# Parameter selection¶

In this section we give some basic advice on how to parameterize your code. As a general disclaimer, this does not guarantee any specific performance from the code, but means that the parameters are reasonable.

The following is based on rough back-of-the-envelope calculation, and simplifies a lot of things. For more in-depth analysis and help please contact support@steinwurf.com.

Note

If you see an unfamiliar term used, try to visit the Definitions section and you should find a description.

We will look at how to specify two settings:

1. The coding rate
2. The coding window

## Coding rate (n,k)¶

The coding rate is often denoted (n,k) where n is the total number of symbols to send out of which k is the original data and r = n - k is the repair symbols.

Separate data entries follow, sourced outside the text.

===== config.mk =====
export PLATFORM = sky130hd
export DESIGN_NAME = cam_frame_capture
export DESIGN_NICKNAME = d
export VERILOG_FILES = /design/src/rtl/cam_frame_capture.sv
export SDC_FILE = /design/constraint.sdc
export NUM_CORES = 1
export LEC_CHECK = 0
export BUFFER_PORTS_ARGS = -buffer_cell sky130_fd_sc_hd__buf_4
export CORE_MARGIN = 2
export CORE_UTILIZATION = 35
export DETAILED_ROUTE_END_ITERATION = 16
export PLACE_DENSITY = 0.58
export SLEW_MARGIN = 20
export SYNTH_ARGS = -nofsm -noshare
export SYNTH_HDL_FRONTEND = slang
export SYNTH_SLANG_ARGS = --single-unit

===== constraint.sdc =====
create_clock -name pclk -period 3.8 [get_ports pclk]
set_input_delay 0.57 -clock pclk [delete_from_list [all_inputs] [get_ports pclk]]
set_output_delay 0.57 -clock pclk [all_outputs]
set_load 0.05 [all_outputs]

The coding rate is computed as k/n.

As a rule of thumb, we need to specify the coding rate lower than one minus the loss rate.

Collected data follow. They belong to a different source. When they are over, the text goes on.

--- config.mk ---
export PLATFORM = sky130hd
export DESIGN_NAME = mem_arbiter
export DESIGN_NICKNAME = d
export VERILOG_FILES = /design/src/rtl/mem_arbiter.sv
export SDC_FILE = /design/constraint.sdc
export NUM_CORES = 1
export LEC_CHECK = 0
export CORE_AREA = 2 2 341 343
export CTS_CLUSTER_DIAMETER = 200
export DETAILED_ROUTE_END_ITERATION = 8
export DIE_AREA = 0 0 343 345
export HOLD_SLACK_MARGIN = 0.15
export PLACE_DENSITY = 0.45
export SLEW_MARGIN = 20
export SYNTH_ARGS = -nofsm -noshare
export SYNTH_HDL_FRONTEND = slang
export SYNTH_SLANG_ARGS = --single-unit
export TNS_END_PERCENT = 30
--- constraint.sdc ---
create_clock -name clk -period 2.2 [get_ports clk]
set_input_delay 0.33 -clock clk [delete_from_list [all_inputs] [get_ports clk]]
set_output_delay 0.33 -clock clk [all_outputs]
set_load 0.02 [all_outputs]
--- src/rtl/mem_arbiter.sv ---
// Two-requester (I-cache / D-cache) arbiter for a single line-wide memory port.
// Optional feature: define MEM_ARB_ROUND_ROBIN_EN for round-robin contention, else requester 1 wins.
`timescale 1ns/1ps
`default_nettype none

module mem_arbiter #(
  parameter int ADDR_WIDTH = 32,
  parameter int BLOCK_SIZE = 128
) (
  input  logic                  clk,
  input  logic                  rst,
  input  logic                  rd_req0,
  input  logic                  rd_req1,
  input  logic                  wr_req0,
  input  logic                  wr_req1,
  input  logic [ADDR_WIDTH-1:0] addr0,
  input  logic [ADDR_WIDTH-1:0] addr1,
  input  logic [BLOCK_SIZE-1:0] wdata0,
  input  logic [BLOCK_SIZE-1:0] wdata1,
  output logic [BLOCK_SIZE-1:0] rdata0,
  output logic [BLOCK_SIZE-1:0] rdata1,
  output logic                  done0,
  output logic                  done1,
  output logic                  read_en_mem,
  output logic                  write_en_mem,
  output logic [ADDR_WIDTH-1:0] addr_mem,
  output logic [BLOCK_SIZE-1:0] data_in_mem,
  input  logic [BLOCK_SIZE-1:0] data_out_mem,
  input  logic                  valid_mem,
  input  logic                  ready_mem,
  output logic                  grant,
  output logic                  busy
);

  typedef enum logic [1:0] {
    IDLE = 2'd0,
    BUSY = 2'd1,
    DONE = 2'd2
  } state_t;

  state_t state, state_nxt;

  logic req0, req1, any_req;
  logic winner;
  logic winner_wr;
  logic op_write;
  logic complete;

  assign req0    = rd_req0 | wr_req0;
  assign req1    = rd_req1 | wr_req1;
  assign any_req = req0 | req1;

`ifdef MEM_ARB_ROUND_ROBIN_EN
  // Requester granted most recently; reset to 1 so the first contention goes to 0.
  logic last_grant;

  always_ff @(posedge clk) begin
    if (rst)                 last_grant <= 1'b1;
    else if (state == DONE)  last_grant <= grant;
  end

  always_comb begin
    // NOTE: every always_comb output gets a default first so no path can infer a latch.
    winner = 1'b0;
    if (req0 && req1) winner = ~last_grant;
    else              winner = req1;
  end
`else
  always_comb begin
    winner = 1'b0;
    if (req0 && req1) winner = 1'b1;
    else              winner = req1;
  end
`endif

  // A write-back takes priority over a refill from the same requester.
  assign winner_wr = winner ? wr_req1 : wr_req0;

  // Memory handshake is only meaningful for the strobe matching the latched op.
  assign complete = (state == BUSY) && (op_write ? ready_mem : valid_mem);

  always_ff @(posedge clk) begin
    // NOTE: sequential state uses non-blocking assignments so all registers update together.
    if (rst) state <= IDLE;
    else     state <= state_nxt;
  end

  always_comb begin
    state_nxt = state;
    unique case (state)
      IDLE:    if (any_req)  state_nxt = BUSY;
      BUSY:    if (complete) state_nxt = DONE;
      DONE:    state_nxt = IDLE;
      default: state_nxt = IDLE;
    endcase
  end

  // Transaction capture at the grant edge; requests changing afterwards have no effect.
  always_ff @(posedge clk) begin
    if (rst) begin
      grant       <= 1'b0;
      op_write    <= 1'b0;
      addr_mem    <= '0;
      data_in_mem <= '0;
    end else if (state == IDLE && any_req) begin
      grant       <= winner;
      op_write    <= winner_wr;
      addr_mem    <= winner ? addr1 : addr0;
      data_in_mem <= winner_wr ? (winner ? wdata1 : wdata0) : '0;
    end
  end

  always_ff @(posedge clk) begin
    if (rst) begin
      rdata0 <= '0;
      rdata1 <= '0;
    end else if (complete && !op_write) begin
      if (grant) rdata1 <= data_out_mem;
      else       rdata0 <= data_out_mem;
    end
  end

  assign read_en_mem  = (state == BUSY) && !op_write;
  assign write_en_mem = (state == BUSY) &&  op_write;
  assign done0        = (state == DONE) && !grant;
  assign done1        = (state == DONE) &&  grant;
  assign busy         = (state != IDLE);

endmodule

`default_nettype wire

==> impl.org, run 1 <==
** Floorplanning
- Die footprint :: 0.118 mm2
- The die is 345 um tall.
- Standard-cell rows :: 125
- Total core area :: 0.115 mm2
- 878 I/O pins were placed.
- Die width :: approximately 340 um
- Initial standard-cell utilization of the core :: 0.158

** Route
- Number of DRC violations after detailed-routing iteration 0 :: 551
- Total via count in the routed design :: 15200
- In this run the remaining antenna-violating nets after routing total 0.
- Final wirelength :: 89.9 mm
- Vias per std cell :: 3.74
- Wirelength per Cell :: about 22 um
- After detailed routing, the number of remaining DRC violations is 0.
- TritonRoute pass-1 iters :: 5

** Synth
- Yosys printed 0 warnings.
- Yosys mapped the design onto 28 distinct sky130hd cell types.
- Of the post-synthesis cell area, the dominant cell type holds 0.463.
- In this run, synthesis produced a sequential element count of 420.
- Average footprint of a synthesized cell :: about 12 um2
- Top cells by area, synth :: sky130_fd_sc_hd__dfxtp_1, sky130_fd_sc_hd__mux2i_1, sky130_fd_sc_hd__nand2b_1
- Post-synth design cell area :: 0.0182 mm2
- The biggest area contributor in the post-synthesis netlist is sky130_fd_sc_hd__dfxtp_1.
- Of the synthesized area, sequential elements account for 0.463.
- Synthesis produced a netlist with a net count of a little over 2000.
- Gate count after technology mapping :: 1570

** Clock tree
- CTS Buf Count :: 56
- The clock tree synthesis step divided the H-tree into 2 levels.
- Clock sink count :: 420
- TritonCTS built the clock tree.
- CTS Root Buffer Type :: sky130_fd_sc_hd__clkbuf_16
- At the later pin of the worst-skew pair, clock insertion delay measures between 600 and 700 ps.
- Maximum clock path buffer count :: 3
- Number of buffers inserted by hold repair at cts :: 0
- Clock transition time at the flip-flop clock pins of the worst setup and hold paths :: around 60 ps

** Timing
- The count of endpoints failing hold in the final timing report is 0.
- Portion of the clock cycle consumed by the worst path in the final layout :: 0.961
- Slew @ Worst Pin :: 499 ps
- Worst slew margin relative to its limit :: 0.667
- Final critical path time including I/O delays and setup :: 2110 ps
- Worst-case clock skew :: 37.8 ps
- Timing would allow up to 473 MHz.
- Final count of pins violating max slew :: 0
- Final setup fails :: 0
- Smallest hold slack :: 183 ps
- Setup repair after global routing could not meet its margin everywhere.

** Worst setup path
- Worst setup endpoint :: busy
- In this run the critical register-to-register path is captured at rdata0[4]$_SDFFE_PP0P_.
- The critical path starts at state[1]$_SDFFE_PP0P_.
- Register-to-register path setup slack :: 320 ps
- In this run the critical register-to-register path is launched from state[0]$_SDFFE_PP0P_.
- Crit. End Element :: primary output
- Reg2Reg Depth :: 6
- Arrival time of data at the critical path endpoint :: 1780 ps
- Category of the worst setup path launch point :: flip-flop
- Data on the critical path is required at its endpoint by 1870 ps.
- Worst-path fanout max :: 6
- Setup CP Type :: flip-flop to primary output

** GRT
- The layer flagged by global routing as most heavily used is met2.
- Grt met2 use :: 0.255
- Entering global routing, the biggest net connects 138 pins.
- All-Layer GR Usage :: 0.146
- After global routing the overflow that remains totals 0.
- For this run, global-route usage on met1 was measured as 0.149.
- Antenna violations before repair :: 52
- Grt met3 use :: 0.0674
- The number of global-route vias before repair was 16100.
- The first global-routing pass estimated 124 mm of wire.

** Place
- DP HPWL :: 72.3 mm
- Gp weighted congestion :: roughly 0.8
- Input and output buffers added on the ports amount to 877.

** Pwr
- VDD sags by at most 0.554 mV.
- For this design the static power due to leakage is 11.6 nW.
- Power per cell area :: 706 mW/mm2
- PnR Total Power :: 22.0 mW

** Status
- The flow ran to the end, and the final reports show no timing, DRC or antenna violations.

** Job
- Across the run, the number of max-cap violations was 0.

** Layout
- Number of nets in the finished design :: between 2000 and 3000
- Proportion of layout cells with a drive suffix above 1 :: 0.121
- # fillers :: between 10000 and 15000
- P&R area growth vs syn :: 71.4%

** Hold path
- The min-delay analysis places its worst path in the category input pin to flip-flop.
layer usage:
metal / routed length (um) / part of all wire / vias to the layer above
met5: 178 / 0.0020 / -
met4: 3030 / 0.034 / 24
met3: 9450 / 0.11 / 158
met2: 44700 / 0.50 / 605
met1: 32500 / 0.36 / 7072
li1: - / - / 7327
synthesized netlist by cell type, drive strengths merged:
| cell | number |
|---|---|
| a21oi | 36 |
| nor2 | 4 |
| nand3 | 1 |
| and2b | 1 |
| buf | 59 |
| mux2i | 417 |
| o21ai | 3 |
| nand2b | 386 |
| and3b | 2 |
| o2bb2ai | 128 |
| nand2 | 1 |
| nor3b | 2 |
| nor3 | 2 |
| inv | 2 |
| dfxtp | 420 |
| o31ai | 1 |
| or4 | 1 |
| a211oi | 32 |
| clkbuf | 72 |
registers in the layout, summed over array words and instances, names as in the netlist:
name / flops
grant: 1
data_in_mem: 128
state: 2
rdata0: 128
op_write: 1
rdata1: 128
addr_mem: 32
cells in the final DEF (no fill, tap or decap), types with 18 or more instances in the layout:
| cell | n |
|---|---|
| sky130_fd_sc_hd__clkdlybuf4s50_1 | 869 |
| sky130_fd_sc_hd__dfxtp_1 | 420 |
| sky130_fd_sc_hd__mux2i_1 | 417 |
| sky130_fd_sc_hd__nand2b_1 | 386 |
| sky130_fd_sc_hd__o2bb2ai_2 | 110 |
| sky130_fd_sc_hd__clkbuf_16 | 56 |
| sky130_fd_sc_hd__buf_4 | 55 |
| sky130_fd_sc_hd__a21oi_1 | 34 |
| sky130_fd_sc_hd__buf_12 | 34 |
| sky130_fd_sc_hd__a211oi_1 | 32 |
| sky130_fd_sc_hd__diode_2 | 25 |
| sky130_fd_sc_hd__clkbuf_8 | 19 |
| sky130_fd_sc_hd__o2bb2ai_1 | 18 |
worst min-delay path by stage:
stage                             startpoint                            end  slack [ps]  cells after the start
2_1_floorplan          op_write$_SDFFE_PP0P_          op_write$_SDFFE_PP0P_         500                      2
3_3_place_gp   data_in_mem[109]$_SDFFE_PP0P_  data_in_mem[109]$_SDFFE_PP0P_         450                      1
3_5_place_dp   data_in_mem[115]$_SDFFE_PP0P_  data_in_mem[115]$_SDFFE_PP0P_         450                      1
4_1_cts                                  rst        rdata0[10]$_SDFFE_PP0P_         150                      3
5_1_grt                                  rst         rdata1[6]$_SDFFE_PP0P_         190                      3
6_report                                 rst       rdata0[126]$_SDFFE_PP0P_         180                      3
per-stage QoR:
stage	setup TNS (ps)	utilization	instances	instance area, um2	setup slack [ps]
detailed placement	-2130	0.253	3928	29200	-61.5
floorplan	0	-	1570	18200	475
global route	-12.5	0.270	4047	31100	-12.5
finish	0	0.270	4058	31100	85.3
CTS	0	0.270	4032	31000	2.24
global placement	-2170	0.253	3928	29200	-57.6
cell type report:
cell class                 instances  area [um2]  share of cell area
clock buffer                      88        1710              0.0550
clock inverter                    16         146             0.00470
sequential                       420        8410               0.270
antenna                           25        62.6             0.00201
inverter                           2        7.51            0.000241
timing repair buffer             966        9880               0.318
tap                             1524        1910              0.0613
multi-input combinational       1017        8990               0.289
logic make-up after synthesis:
| logic type | share of synthesized area |
|---|---|
| buf+inv | 0.0438 |
| compound gates | 0.125 |
| simple gates | 0.139 |
| flops | 0.463 |
| mux | 0.230 |
worst max-delay path, stage by stage, from the launching register on:
cell                              delay (ps)
sky130_fd_sc_hd__dfxtp_1                 450
sky130_fd_sc_hd__nor2_2                   80
sky130_fd_sc_hd__inv_1                   190
sky130_fd_sc_hd__clkdlybuf4s15_1         420
where the power goes:
group	internal (mW)	switching (mW)
clock network	5.35	3.83
registers	8.06	0.310
logic	2.30	2.12
total	15.7	6.26
what timing repair did:
action,in CTS,in global routing
gates cloned,0,0
setup buffers,0,1
endpoints found under the setup margin,6,4
resized for setup,16,3
(Power assumes the default switching activity.)
==> run 2, diff against run 1 <==
Settings changed: CTS_CLUSTER_DIAMETER 200 to unset.
==> results of run 2 <==
The final DEF is identical to that of run 1; final timing and power are the same.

### Example 1: rate selection¶

• Worst-case packet loss rate: 50%
• Then the coding rate should also be lower than (1-0.5) = 0.5 e.g. n=2 and k=1 our rate is then k/n = 1/2 which is just enough to cope with the packet loss (in the worst case). In practice, you would probably want to lower the rate.

### Example 2: rate selection¶

• Worst-case packet loss rate: 25%
• Then the coding rate should also be lower than (1-0.25) = 0.75 e.g. n=3 and k=2 our rate is then k/n = 2/3 = 0.66 which should be enough to cope with the packet loss.

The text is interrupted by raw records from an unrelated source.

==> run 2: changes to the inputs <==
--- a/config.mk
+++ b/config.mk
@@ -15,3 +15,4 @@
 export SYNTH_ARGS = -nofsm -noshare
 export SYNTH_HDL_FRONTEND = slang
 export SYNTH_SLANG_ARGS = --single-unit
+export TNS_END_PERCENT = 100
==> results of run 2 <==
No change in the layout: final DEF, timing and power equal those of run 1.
`src/rtl/blake_job_arb_pkg.sv`:
```
// rtl/blake_job_arb_pkg.sv - shared state type and default sizing for the BLAKE job arbiter
package blake_job_arb_pkg;

  typedef enum logic {
    IDLE = 1'b0,
    RUN  = 1'b1
  } arb_state_t;

  localparam int ROUNDS_DEF    = 64;
  localparam int LAT_DEF       = 64;
  localparam int TAG_DEPTH_DEF = LAT_DEF / ROUNDS_DEF + 1;

endpackage

```
`src/rtl/blake_tag_fifo.sv`:
```
// rtl/blake_tag_fifo.sv - 1-bit requester tag FIFO; push and pop in the same cycle is legal, even when full
module blake_tag_fifo #(
  parameter int DEPTH = 2,
  parameter int CW    = $clog2(DEPTH + 1)
) (
  input  logic          clk,
  input  logic          rstb,
  input  logic          flush,
  input  logic          push,
  input  logic          din,
  input  logic          pop,
  output logic          dout,
  output logic [CW-1:0] count
);

  localparam int AW = (DEPTH > 1) ? $clog2(DEPTH) : 1;
  localparam logic [AW-1:0] LAST_PTR = AW'(DEPTH - 1);
  localparam logic [CW-1:0] FULL_CNT = CW'(DEPTH);

  logic [DEPTH-1:0] mem;
  logic [AW-1:0]    wr_ptr;
  logic [AW-1:0]    rd_ptr;
  logic             do_push;
  logic             do_pop;

  assign do_pop  = pop && (count != '0);
  // A full FIFO still accepts a push when the head leaves in the same cycle.
  assign do_push = push && ((count != FULL_CNT) || do_pop);
  assign dout    = mem[rd_ptr];

  always_ff @(posedge clk or negedge rstb) begin
    if (!rstb) begin
      wr_ptr <= '0;
      rd_ptr <= '0;
      count  <= '0;
    end else if (flush) begin
      wr_ptr <= '0;
      rd_ptr <= '0;
      count  <= '0;
    end else begin
      if (do_push) wr_ptr <= (wr_ptr == LAST_PTR) ? '0 : wr_ptr + 1'b1;
      if (do_pop)  rd_ptr <= (rd_ptr == LAST_PTR) ? '0 : rd_ptr + 1'b1;
      case ({do_push, do_pop})
        2'b10:   count <= count + 1'b1;
        2'b01:   count <= count - 1'b1;
        default: count <= count;
      endcase
    end
  end

  always_ff @(posedge clk) begin
    if (do_push && !flush) mem[wr_ptr] <= din;
  end

endmodule

```
`src/rtl/blake_job_arb.sv`:
```
// rtl/blake_job_arb.sv - round-robin job arbiter and round sequencer for a shared BLAKE compression engine
module blake_job_arb
  import blake_job_arb_pkg::*;
#(
  parameter int ROUNDS = ROUNDS_DEF,
  parameter int LAT    = LAT_DEF
) (
  input  logic       clk,
  input  logic       rstb,
  input  logic       clr,
  input  logic       req0_valid,
  input  logic       req1_valid,
  output logic       req0_ready,
  output logic       req1_ready,
  output logic       eng_load,
  output logic       eng_sel,
  output logic       round_ing,
  output logic [5:0] round_idx,
  input  logic       eng_rdy,
  output logic       rsp0_valid,
  output logic       rsp1_valid,
  output logic [1:0] inflight,
  output logic       err_unexp
);

  localparam int DEPTH = LAT / ROUNDS + 1;
  localparam int CW    = $clog2(DEPTH + 1);
  localparam logic [5:0]    LAST_IDX = 6'(ROUNDS - 1);
  localparam logic [CW-1:0] FULL_CNT = CW'(DEPTH);

  arb_state_t    state, state_nxt;
  logic [5:0]    idx_nxt;
  logic          last_grant;
  logic          win_open;
  logic          space_ok;
  logic          accept;
  logic          pop_ok;
  logic          tag_head;
  logic [CW-1:0] tag_cnt;

  assign win_open = (state == IDLE) || (round_idx == LAST_IDX);
  // A retiring result frees a slot in the same cycle, so a full FIFO can still take a job.
  assign space_ok = (tag_cnt < FULL_CNT) || ((tag_cnt == FULL_CNT) && eng_rdy);

  assign req0_ready = !clr && win_open && space_ok && req0_valid && (!req1_valid || last_grant);
  assign req1_ready = !clr && win_open && space_ok && req1_valid && (!req0_valid || !last_grant);
  assign accept     = req0_ready || req1_ready;
  assign pop_ok     = eng_rdy && (tag_cnt != '0);
  assign inflight   = 2'(tag_cnt);

  blake_tag_fifo #(
    .DEPTH (DEPTH),
    .CW    (CW)
  ) u_tag_fifo (
    .clk   (clk),
    .rstb  (rstb),
    .flush (clr),
    .push  (accept),
    .din   (req1_ready),
    .pop   (eng_rdy),
    .dout  (tag_head),
    .count (tag_cnt)
  );

  always_comb begin
    state_nxt = state;
    idx_nxt   = round_idx;
    if (clr) begin
      state_nxt = IDLE;
      idx_nxt   = '0;
    end else if (accept) begin
      state_nxt = RUN;
      idx_nxt   = '0;
    end else if (state == RUN) begin
      if (round_idx == LAST_IDX) begin
        state_nxt = IDLE;
        idx_nxt   = '0;
      end else begin
        idx_nxt = round_idx + 6'd1;
      end
    end
  end

  always_ff @(posedge clk or negedge rstb) begin
    if (!rstb) begin
      state      <= IDLE;
      round_idx  <= '0;
      round_ing  <= 1'b0;
      eng_load   <= 1'b0;
      eng_sel    <= 1'b0;
      last_grant <= 1'b1;
      rsp0_valid <= 1'b0;
      rsp1_valid <= 1'b0;
      err_unexp  <= 1'b0;
    end else begin
      state      <= state_nxt;
      round_idx  <= idx_nxt;
      round_ing  <= (state_nxt == RUN);
      eng_load   <= accept;
      if (accept) begin
        eng_sel    <= req1_ready;
        last_grant <= req1_ready;
      end
      rsp0_valid <= pop_ok && !clr && !tag_head;
      rsp1_valid <= pop_ok && !clr && tag_head;
      if (eng_rdy && (tag_cnt == '0)) err_unexp <= 1'b1;
    end
  end

endmodule

```
`config.mk`:
```
export PLATFORM = sky130hd
export DESIGN_NAME = blake_job_arb
export DESIGN_NICKNAME = d
export VERILOG_FILES = /design/src/rtl/blake_job_arb_pkg.sv /design/src/rtl/blake_tag_fifo.sv /design/src/rtl/blake_job_arb.sv
export SDC_FILE = /design/constraint.sdc
export NUM_CORES = 1
export LEC_CHECK = 0
export CAP_MARGIN = 20
export CORE_UTILIZATION = 47
export DETAILED_ROUTE_END_ITERATION = 8
export GPL_ROUTABILITY_DRIVEN = 0
export PLACE_DENSITY = 0.87
export SETUP_SLACK_MARGIN = 0.02
export SLEW_MARGIN = 40
export SYNTH_ARGS = -nofsm -noshare
export SYNTH_HDL_FRONTEND = slang
export SYNTH_SLANG_ARGS = --single-unit
```
`constraint.sdc`:
```
create_clock -name clk -period 2.1 [get_ports clk]
set_input_delay 0.42 -clock clk [delete_from_list [all_inputs] [get_ports clk]]
set_output_delay 0.42 -clock clk [all_outputs]
set_load 0.01 [all_outputs]
```
; ---- After elaboration in Yosys (flattened, before gate mapping)
; Cells that the tools add are included.
[totals]
ff_bits = 19
inputBits = 6
wordCells = 80
[classes]
reduce_logical = 32
eq_ne = 5
addsub = 5
muxes = 21
bitwise_logic = 1
n_lt_le_gt_ge = 4
[op_table]
columns = operator, n
row1 = $mux 6, 4
row2 = $logic_and 1x1->1, 15
row3 = $mux 1, 13
row4 = $add 6x1->6 const B, 1
row5 = $eq 6x6->1 const B, 1
row6 = $logic_or 1x1->1, 6
row7 = $reduce_bool 2->1, 3
row8 = $reduce_bool 3->1, 2
row9 = $logic_not 1->1, 5
row10 = $eq 2x2->1 const B, 2
row11 = $lt 1x2->1 const B, 2
row12 = $pmux 2 s2, 1
row13 = $add 1x1->1 const B, 2
row14 = $add 2x1->2 const B, 1
row15 = $bwmux 2, 1
row16 = $eq 2x1->1 const B, 1
row17 = $logic_not 2->1, 1
row18 = $lt 2x2->1 const B, 1
row19 = $mux 2, 1
row20 = $ne 2x2->1 const B, 1
row21 = $sub 2x1->2 const B, 1
row22 = $demux 1 s1, 1
row23 = $ge 1x1->1 const B, 1
row24 = $not 1->1, 1

; ---- Depth between registers and ports, before layout
; Gate-level depths: netlist of run 1.
[logic_depth]
ltp_word = 11
depth_mapped = 5
ltp_nobuf = 5

; ---- Cells and area by module
; Synthesis of run 1 repeated with hierarchy kept, for this count alone.
[hier_totals]
cells_unflattened = 90
hier_area_um2 = 940.9
[modules_own_cells]
columns = mod, seq_area_each_um2, area_per_inst_um2, instances, cells_per_inst
row1 = blake_job_arb, 326.6, 623.1, 1, 63
row2 = blake_tag_fifo, 160.2, 317.8, 1, 27

; ---- Worst setup path before layout of run 1
; No wires, ideal clock.
[synth_timing]
kind = register -> output
from = register round_idx[0]
to = output req1_ready
path_buffers = 0
arrival_time_ns = 1.404
required_time_ns = 1.680
path_slack_ns = 0.276
stages_incl_launch_ff = 6
path_cell_list = dfrtp_1 > ha_1 > nand3_1 > o21ai_1 > nand3_1 > a21oi_1
[synth_via]
elab_chain_len = 6
[synth_rtl]
columns = item, line_no
row1 = start: declaration, blake_job_arb.sv:18  ; output logic [5:0] round_idx,
row2 = start signal: assignment, blake_job_arb.sv:97  ; round_idx <= idx_nxt;
row3 = $eq 6x6->1, blake_job_arb.sv:41  ; assign win_open = (state == IDLE) || (round_idx == LAST_IDX);
row4 = $logic_or 1x1->1, blake_job_arb.sv:41
row5 = $logic_and 1x1->1 (4 in a row), blake_job_arb.sv:46  ; assign req1_ready = !clr && win_open && space_ok && req1_valid && (!req0_valid || !last_grant);
row6 = end: declaration, blake_job_arb.sv:14  ; output logic req1_ready,
; No other way between the ends.

; ---- Worst setup path after layout of run 1
[layout_timing]
from = register round_idx[1]
to = output req1_ready
; Same word-level chain as after synthesis.
File: config.mk
export PLATFORM = sky130hd
export DESIGN_NAME = grad_weight_update
export DESIGN_NICKNAME = d
export VERILOG_FILES = /design/src/rtl/grad_weight_update.sv
export SDC_FILE = /design/constraint.sdc
export NUM_CORES = 1
export LEC_CHECK = 0
export BUFFER_PORTS_ARGS = -buffer_cell sky130_fd_sc_hd__buf_2
export CELL_PAD_IN_SITES_DETAIL_PLACEMENT = 1
export CELL_PAD_IN_SITES_GLOBAL_PLACEMENT = 2
export CORE_AREA = 2 2 117 142
export DETAILED_ROUTE_END_ITERATION = 6
export DIE_AREA = 0 0 119 144
export PLACE_DENSITY = 0.86
export SLEW_MARGIN = 40
export SYNTH_ARGS = -nofsm -noshare
export SYNTH_HDL_FRONTEND = slang
export SYNTH_SLANG_ARGS = --single-unit
File: constraint.sdc
create_clock -name clk -period 7.25 [get_ports clk]
set_clock_uncertainty 0.05 [all_clocks]
set_input_delay 0.725 -clock clk [delete_from_list [all_inputs] [get_ports clk]]
set_output_delay 0.725 -clock clk [all_outputs]
set_load 0.05 [all_outputs]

If we want to minimize delay we should try to specify n and k as low as possible. Since this means we will generate repair traffic more often.

### Selecting (n,k)¶

In general, we should try to minimize (n,k) but still within a comfortable margin of one minus the packet loss rate. With a smaller (n,k) parameter, we can interleave repair packets more often, and therefore the decoder will more often have the chance to decode and release a symbol.

If we select a coding rate of (n=3,k=2), this means that after every k=2 packets we send r=1 repair packet.

This has the same coding rate as a (n=6,k=4), but here we send two repair packets after every four packets. We therefore wait more before generating repair.

## Coding window¶

Essentially, the coding window can be determined based on two different considerations:

1. In a delay-constrained scenario, it does not make sense to keep including source symbols that are “too old”.
2. If we are not constrained by delay, the computational requirements and the memory consumption of the algorithm become the limiting factors.

In the latter case, the right parameter combination heavily depends on the target platform (e.g. high-end server or limited embedded device). Depending on the use-case, benchmarking may be a good way to find a suitable set of parameters for the given platform. In other cases please contact support@steinwurf.com.

For the delay-constrained use-case, it is usually possible to determine the coding window based on the delay requirement.

### Encoding window¶

Say we have an application that generates a fixed stream of 1 MBps and has a latency requirement of 60 ms. If we choose our symbol size to 1400 bytes, then we find that our coding window can be:

$w = (1000000 * 60 / 1000) / 1400 = 42.8$

### Decoding window¶

The decoder receives symbols encoded with the encoder’s window. But, it may itself choose to have a larger decoding window. This might be advantageous, because even though a symbol is now considered “too” old, it may still be useful for decoding symbols that are still within the deadline.

As a general rule of thumb, specifying the decoding window as two times the encoding window works well in most cases.

Warning

If the decoding window is smaller than the encoding window the decoder will not be able to use any repair symbols.